[[ Records supplied, beginning ]]

==> config.mk <==
export PLATFORM = sky130hd
export DESIGN_NAME = pc_fetch_unit
export DESIGN_NICKNAME = d
export VERILOG_FILES = /design/src/rtl/pc_fetch_unit.sv
export SDC_FILE = /design/constraint.sdc
export NUM_CORES = 1
export LEC_CHECK = 0
export BUFFER_PORTS_ARGS = -buffer_cell sky130_fd_sc_hd__buf_4
export CORE_MARGIN = 5
export CORE_UTILIZATION = 40
export CTS_CLUSTER_DIAMETER = 30
export CTS_CLUSTER_SIZE = 8
export DETAILED_ROUTE_END_ITERATION = 12
export PLACE_DENSITY = 0.71
export SLEW_MARGIN = 20
export SYNTH_ARGS = -nofsm -noshare
export SYNTH_HDL_FRONTEND = slang
export SYNTH_SLANG_ARGS = --single-unit
==> constraint.sdc <==
create_clock -name clk -period 3.21 [get_ports clk]
set_input_delay 0.4815 -clock clk [delete_from_list [all_inputs] [get_ports clk]]
set_output_delay 0.4815 -clock clk [all_outputs]
set_load 0.01 [all_outputs]
==> src/rtl/pc_fetch_unit.sv <==
// pc_fetch_unit
//   Program-counter and instruction-fetch sequencer at the head of the
//   5-stage pipeline. It holds the fetch PC, issues fetch requests to
//   instruction memory with a ready handshake, applies branch/jump
//   redirects, holds on hazard stalls, and raises a flush of FLUSH_CYCLES
//   cycles after every redirect.
//
// Parameters
//   DATA_W       width of all PC/address signals
//   RESET_PC     PC loaded on reset (4-byte aligned)
//   FLUSH_CYCLES cycles flush stays high after a redirect (>= 1)
//
// Ports
//   clk, rst                 clock, synchronous active-high reset
//   stall                    hazard request to hold the PC
//   branch_taken, branch_pc  taken conditional branch and its target
//   jump, jump_pc            unconditional jump and its target (wins over branch)
//   imem_ready               instruction memory accepts the request this cycle
//   imem_req, imem_addr      fetch request valid and its address (= current_pc)
//   current_pc               registered fetch PC
//   updated_pc               current_pc + 4 (combinational, wraps)
//   fetch_valid, fetch_pc    instruction for fetch_pc returns this cycle
//   flush                    downstream stages must squash their contents
module pc_fetch_unit #(
    parameter int unsigned          DATA_W       = 16,
    parameter logic [DATA_W-1:0]    RESET_PC     = '0,
    parameter int unsigned          FLUSH_CYCLES = 1
) (
    input  logic              clk,
    input  logic              rst,
    input  logic              stall,
    input  logic              branch_taken,
    input  logic [DATA_W-1:0] branch_pc,
    input  logic              jump,
    input  logic [DATA_W-1:0] jump_pc,
    input  logic              imem_ready,
    output logic              imem_req,
    output logic [DATA_W-1:0] imem_addr,
    output logic [DATA_W-1:0] current_pc,
    output logic [DATA_W-1:0] updated_pc,
    output logic              fetch_valid,
    output logic [DATA_W-1:0] fetch_pc,
    output logic              flush
);

    localparam int unsigned   CW         = $clog2(FLUSH_CYCLES + 1);
    localparam logic [CW-1:0] FLUSH_LOAD = CW'(FLUSH_CYCLES);

    typedef enum logic [1:0] {
        S_BOOT,
        S_FETCH,
        S_HOLD,
        S_FLUSH
    } state_t;

    state_t            state;
    logic [CW-1:0]     count;
    logic              redirect;
    logic [DATA_W-1:0] target;
    logic              accept;

    assign updated_pc = current_pc + DATA_W'(4);
    assign imem_addr  = current_pc;

    always_comb begin
        redirect = branch_taken | jump;
        target   = jump ? jump_pc : branch_pc;
        // Redirect and stall both block the handshake, so a fetch that
        // memory happens to accept in a redirect cycle is simply dropped.
        accept   = (state == S_FETCH) && !redirect && !stall && imem_ready;
    end

    always_ff @(posedge clk) begin
        if (rst) begin
            state       <= S_BOOT;
            current_pc  <= RESET_PC;
            imem_req    <= 1'b0;
            fetch_valid <= 1'b0;
            fetch_pc    <= '0;
            flush       <= 1'b0;
            count       <= '0;
        end else begin
            fetch_valid <= accept;
            if (accept) begin
                fetch_pc   <= current_pc;
                current_pc <= updated_pc;
            end

            if (redirect) begin
                // Any state, including FLUSH itself, reloads target and counter.
                state      <= S_FLUSH;
                current_pc <= target;
                count      <= FLUSH_LOAD;
                imem_req   <= 1'b0;
                flush      <= 1'b1;
            end else begin
                case (state)
                    S_BOOT: begin
                        state    <= S_FETCH;
                        imem_req <= 1'b1;
                    end
                    S_FETCH: begin
                        if (stall) begin
                            state    <= S_HOLD;
                            imem_req <= 1'b0;
                        end
                    end
                    S_HOLD: begin
                        if (!stall) begin
                            state    <= S_FETCH;
                            imem_req <= 1'b1;
                        end
                    end
                    S_FLUSH: begin
                        count <= count - CW'(1);
                        if (count == CW'(1)) begin
                            flush <= 1'b0;
                            if (stall) begin
                                state    <= S_HOLD;
                                imem_req <= 1'b0;
                            end else begin
                                state    <= S_FETCH;
                                imem_req <= 1'b1;
                            end
                        end
                    end
                    default: begin
                        state    <= S_BOOT;
                        imem_req <= 1'b0;
                        flush    <= 1'b0;
                    end
                endcase
            end
        end
    end

endmodule
[config.mk]
export PLATFORM = sky130hd
export DESIGN_NAME = pc_unit
export DESIGN_NICKNAME = d
export VERILOG_FILES = /design/src/rtl/pc_pkg.sv /design/src/rtl/pc_redirect_arb.sv /design/src/rtl/pc_unit.sv
export SDC_FILE = /design/constraint.sdc
export NUM_CORES = 1
export LEC_CHECK = 0
export ABC_AREA = 1
export CAP_MARGIN = 40
export CORE_AREA = 2 2 155 157
export DETAILED_ROUTE_END_ITERATION = 8
export DIE_AREA = 0 0 157 159
export GPL_TIMING_DRIVEN = 1
export MAX_ROUTING_LAYER = met4
export PLACE_DENSITY = 0.63
export RECOVER_POWER = 100
export SKIP_LAST_GASP = 1
export SLEW_MARGIN = 20
export SYNTH_ARGS = -nofsm -noshare
export SYNTH_HDL_FRONTEND = slang
export SYNTH_SLANG_ARGS = --single-unit
export TNS_END_PERCENT = 10
[constraint.sdc]
create_clock -name clk -period 4.8 [get_ports clk]
set_input_delay 0.72 -clock clk [delete_from_list [all_inputs] [get_ports clk]]
set_output_delay 0.72 -clock clk [all_outputs]
set_load 0.02 [all_outputs]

[[ Records supplied, end ]]

#### Exercise brief:
Only the number is needed: please work out how many lines in the data contain the string "handshake".

#### Problem solution:
2